'Unknown unknown' unwelcome

Sea ice coverage in 1980 (bottom) and 2012 (top), as observed by passive microwave sensors on...
Sea ice coverage in 1980 (bottom) and 2012 (top), as observed by passive microwave sensors on Nasa's Nimbus-7 satellite and the Special Sensor Microwave Imager/Sounder from the Defence Meteorological Satellite Programme. Multi-year ice is shown in bright white, while average sea ice cover is shown in light blue-milky white. The data shows the ice cover for November 1 to January 31 in the respective years. Photo by Nasa/Wikimedia Commons.
It is no surprise that we will have a record minimum of ice cover in the Arctic Ocean at the end of this summer melt season.

It is already down to about 4 million square kilometres, with a least another week of melting to go, but this is what you might call a "known unknown". Scientists knew we were losing the ice cover fast; they just didn't know how fast.

I'm no fan of Don Rumsfeld, who helped to lead the United States into the disastrous invasion of Iraq when he was George W.

Bush's defence secretary, but I never had a problem with the distinction he made between "known unknowns" and "unknown unknowns" when discussing the intelligence data. He was brutally mocked in the media for using such jargon, but there really is a difference.

A "known unknown", in the case of the Arctic Ocean, is how long it will be before the entire sea is ice-free at the end of each summer. The last report of the Intergovernmental Panel on Climate Change (IPCC), published in 2007, talked about that happening some time in the second half of this century, but it couldn't be more specific.

The IPCC usually underestimates the rate of climatic change, but even the pessimists did not think we would get there before the 2030s. I did encounter one maverick at the National Ice and Snow Data Centre who thought it might happen in this decade, but nobody actually knew. A "known unknown", in other words.

There were also some assumptions about what would happen next in the Arctic. At first, the ice would return each winter, although it would be thinner and less extensive than before, but as time passed the ice-free period would get longer.

A frozen ocean reflects sunlight back into space, but open water absorbs it and turns it into heat, so the ocean itself would now be getting warmer. The warmer water would inhibit the growth of ice even in winter, and eventually the Arctic Ocean would be ice-free all year round - but nobody knew when this would happen.

As for the impact that an ice-free Arctic Ocean might have on climates elsewhere, it would obviously accelerate the global warming trend, but beyond that there was not much to go on. This was the territory of the "unknown unknowns": big things might happen to the complex atmospheric system of the planet when a major chunk of it suddenly changes, but nobody knew what.

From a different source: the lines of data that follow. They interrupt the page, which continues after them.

Source: an optimization exercise on an open RTL-to-GDS flow (aim: small area). Production flows keep margins and buffers that such runs may drop. In this exercise RTL edits were held to simulation tests only and were not proved equivalent to the original. The clock port is modelled as an ideal driver; clocking choices that lean on that would not hold on a real chip.

## v6
==> flow/design.v <==
`timescale 1ns/1ns
`default_nettype none
package cf_pkg;
   localparam int num_slots   = 2;
   localparam int instr_w     = 32;
   localparam int addr_w      = 32;
   localparam int reg_addr_w  = 5;
   localparam int queue_depth = 4;
   localparam int wb_delay    = 2;    
endpackage
`default_nettype wire
`timescale 1ns/1ns
`default_nettype none
module cf_checker_top (
   input  logic             clk,
   input  logic             reset_,
   input  logic             cf_enable,
   input  logic [2:1]       commit,
   input  logic [2:1][31:0] slot_instr,
   input  logic [2:1][31:0] slot_pc,
   input  logic [2:1][2:0]  slot_isize,
   input  logic [2:1]       slot_taken,
   input  logic [2:1]       slot_is_dup,
   input  logic [2:1]       slot_received_kill,
   input  logic             dut_branch_taken,
   input  logic             rf_write_en,
   input  logic [4:0]       rf_write_rd,
   input  logic [31:0]      rf_write_data,
   output logic             rf_lock,
   output logic             rf_unlock,
   output logic             check_done,
   output logic             err_cf_dest,
   output logic             err_no_orig,
   output logic             err_link
);
   logic [6:0]  op1, op2;
   logic        cf1, cf2, found, sel_v, push, save, any_commit, same;
   logic [31:0] ins;
   logic [31:1] pc;
   logic        isz, dup, taken, br, adj;
   logic [1:0]  code;
   assign op1 = slot_instr[1][6:0];
   assign op2 = slot_instr[2][6:0];
   assign cf1 = commit[1] && (op1 == 7'b1100011 || op1 == 7'b1101111 || op1 == 7'b1100111);
   assign cf2 = commit[2] && (op2 == 7'b1100011 || op2 == 7'b1101111 || op2 == 7'b1100111);
   assign found = cf1 || cf2;
   assign ins   = cf1 ? slot_instr[1]       : slot_instr[2];
   assign pc    = cf1 ? slot_pc[1][31:1]    : slot_pc[2][31:1];
   assign isz   = cf1 ? slot_isize[1][2]    : slot_isize[2][2];
   assign dup   = cf1 ? slot_is_dup[1]      : slot_is_dup[2];
   assign taken = dup ? (dut_branch_taken || (cf1 ? slot_received_kill[1] : slot_received_kill[2]))
                      : (cf1 ? slot_taken[1] : slot_taken[2]);
   assign sel_v      = cf_enable && found;
   assign push       = sel_v && !dup;
   assign save       = sel_v && dup;
   assign any_commit = |commit;
   assign same       = cf1 && commit[2];    
   assign br   = !ins[2];                   
   assign adj  = br && !taken;              
   assign code = br ? {1'b0, taken} : {1'b1, ins[3]};
   logic [31:1] pc0;
   logic        isz0, adj0, chk0;
   logic [4:0]  rd0;
   always_ff @(posedge clk) begin
      if (sel_v) begin
         pc0  <= pc;
         isz0 <= isz;
         adj0 <= adj;
      end
      rd0  <= ins[11:7];
      chk0 <= reset_ && sel_v && ins[2] && (ins[11:7] != 5'd0);
   end
   logic [31:1] link0, base0;
   logic [31:2] ci;    
   always_comb begin
      logic [31:2] a;
      a[2] = isz0 || pc0[1];
      for (int i = 3; i <= 31; i++)
         a[i] = pc0[i-1];
      for (int l = 1; l < 32; l = l * 2)
         for (int j = 2 * l - 1; j < 30; j = j + 2 * l)
            a[j+2] = a[j+2] && a[j+2-l];
      for (int l = 8; l >= 1; l = l / 2)
         for (int j = 3 * l - 1; j < 30; j = j + 2 * l)
            a[j+2] = a[j+2] && a[j+2-l];
      ci = a;
      link0[1] = pc0[1] ^ !isz0;
      for (int i = 2; i <= 31; i++)
         link0[i] = pc0[i] ^ ci[i];
   end
   assign base0 = adj0 ? link0 : pc0;
   logic        chk1;
   logic [4:0]  rd1;
   logic [31:1] lk1;
   always_ff @(posedge clk) begin
      chk1 <= reset_ && chk0;
      rd1  <= rd0;
      lk1  <= link0;
   end
   assign rf_lock   = chk1 && rf_write_en && (rf_write_rd != 5'd0);
   assign rf_unlock = rf_write_en && !rf_lock;
   always_ff @(posedge clk) begin
      err_link <= reset_ && chk1 &&
                  (!rf_write_en || (rf_write_rd != rd1) || (rf_write_data != {lk1, 1'b0}));
   end
   logic [26:0] q_ins [0:3];
   logic [31:1] q_off [0:3];
   logic [2:0]  hp, tp;
   logic        pend, dpend, held, pm;
   logic [31:1] np;
   logic        empty, compare, pop, wr_off;
   logic [1:0]  nw, ha;
   logic [31:1] m, d;
   assign empty   = hp == tp;
   assign compare = held && any_commit;
   assign pop     = compare && !empty;
   assign wr_off  = (pend && any_commit) || dpend;
   assign nw      = tp[1:0] - 2'd1;
   assign ha      = hp[1:0] + {1'b0, pop};
   assign m       = dpend ? np : slot_pc[1][31:1];
   always_comb begin
      logic [31:0] g, p, gg, pp;
      g[0] = 1'b1;    
      p[0] = 1'b0;
      for (int i = 1; i <= 31; i++) begin
         g[i] = m[i] && !base0[i];
         p[i] = m[i] ^ !base0[i];
      end
      gg = g;
      pp = p;
      for (int l = 1; l < 32; l = l * 2)
         for (int i = 2 * l - 1; i < 32; i = i + 2 * l) begin
            gg[i] = gg[i] || (pp[i] && gg[i-l]);
            pp[i] = pp[i] && pp[i-l];
         end
      for (int l = 8; l >= 1; l = l / 2)
         for (int i = 3 * l - 1; i < 32; i = i + 2 * l) begin
            gg[i] = gg[i] || (pp[i] && gg[i-l]);
            pp[i] = pp[i] && pp[i-l];
         end
      for (int i = 1; i <= 31; i++)
         d[i] = p[i] ^ gg[i-1];
   end
   always_ff @(posedge clk) begin
      for (int i = 0; i < 4; i++) begin
         if (push && tp[1:0] == 2'(i))
            q_ins[i] <= {ins[31:7], code};
         if (wr_off && nw == 2'(i))
            q_off[i] <= d;
      end
      np <= slot_pc[2][31:1];
      if (save)
         pm <= q_ins[ha] != {ins[31:7], code};
   end
   always_ff @(posedge clk) begin
      if (!reset_) begin
         tp    <= '0;
         hp    <= '0;
         pend  <= 1'b0;
         dpend <= 1'b0;
         held  <= 1'b0;
      end else begin
         tp    <= tp + {2'd0, push};
         hp    <= hp + {2'd0, pop};
         pend  <= push ? !same : (pend && !any_commit);
         dpend <= push && same;
         held  <= save || (held && !any_commit);
      end
   end
   always_ff @(posedge clk) begin
      check_done  <= reset_ && compare;
      err_no_orig <= reset_ && compare && empty;
      err_cf_dest <= reset_ && compare && !empty && (pm || (d != q_off[hp[1:0]]));
   end
endmodule
`default_nettype wire
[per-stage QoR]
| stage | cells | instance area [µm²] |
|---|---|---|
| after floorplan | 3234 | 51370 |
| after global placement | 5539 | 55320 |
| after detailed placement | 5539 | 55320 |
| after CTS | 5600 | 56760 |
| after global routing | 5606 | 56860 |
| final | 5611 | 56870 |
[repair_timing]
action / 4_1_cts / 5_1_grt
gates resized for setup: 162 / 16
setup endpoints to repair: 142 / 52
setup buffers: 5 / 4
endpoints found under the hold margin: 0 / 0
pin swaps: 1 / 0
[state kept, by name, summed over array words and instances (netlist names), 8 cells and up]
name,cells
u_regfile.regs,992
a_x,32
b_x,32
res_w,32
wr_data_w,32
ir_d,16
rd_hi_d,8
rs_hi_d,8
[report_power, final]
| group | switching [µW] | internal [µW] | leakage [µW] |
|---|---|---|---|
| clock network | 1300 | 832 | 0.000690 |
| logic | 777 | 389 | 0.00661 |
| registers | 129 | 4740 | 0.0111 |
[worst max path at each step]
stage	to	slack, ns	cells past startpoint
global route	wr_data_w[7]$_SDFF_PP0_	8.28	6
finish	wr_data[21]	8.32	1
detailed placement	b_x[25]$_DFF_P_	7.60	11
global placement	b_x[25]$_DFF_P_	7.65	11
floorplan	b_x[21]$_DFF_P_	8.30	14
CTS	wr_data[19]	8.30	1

Now we begin to see the consequences. The polar jet stream, an air current that circles the globe in the higher northern latitudes and separates cold, wet weather to the north from warmer, drier weather to the south, is changing its behaviour.

In a paper in Geophysical Letters last March entitled "Evidence linking Arctic amplification to extreme weather in mid-latitudes," Prof Jennifer Francis, of Rutgers University, and Dr Stephen Vavrus, of the University of Wisconsin-Madison, offered a hypothesis that may explain why world grain prices have risen 30% in the past four months (and are still going up).

First, a warmer Arctic reduces the temperature gradient between the temperate and polar zones. That, in turn, slows the wind speeds in the zone between the two and increases the "wave amplitude" of the jet stream.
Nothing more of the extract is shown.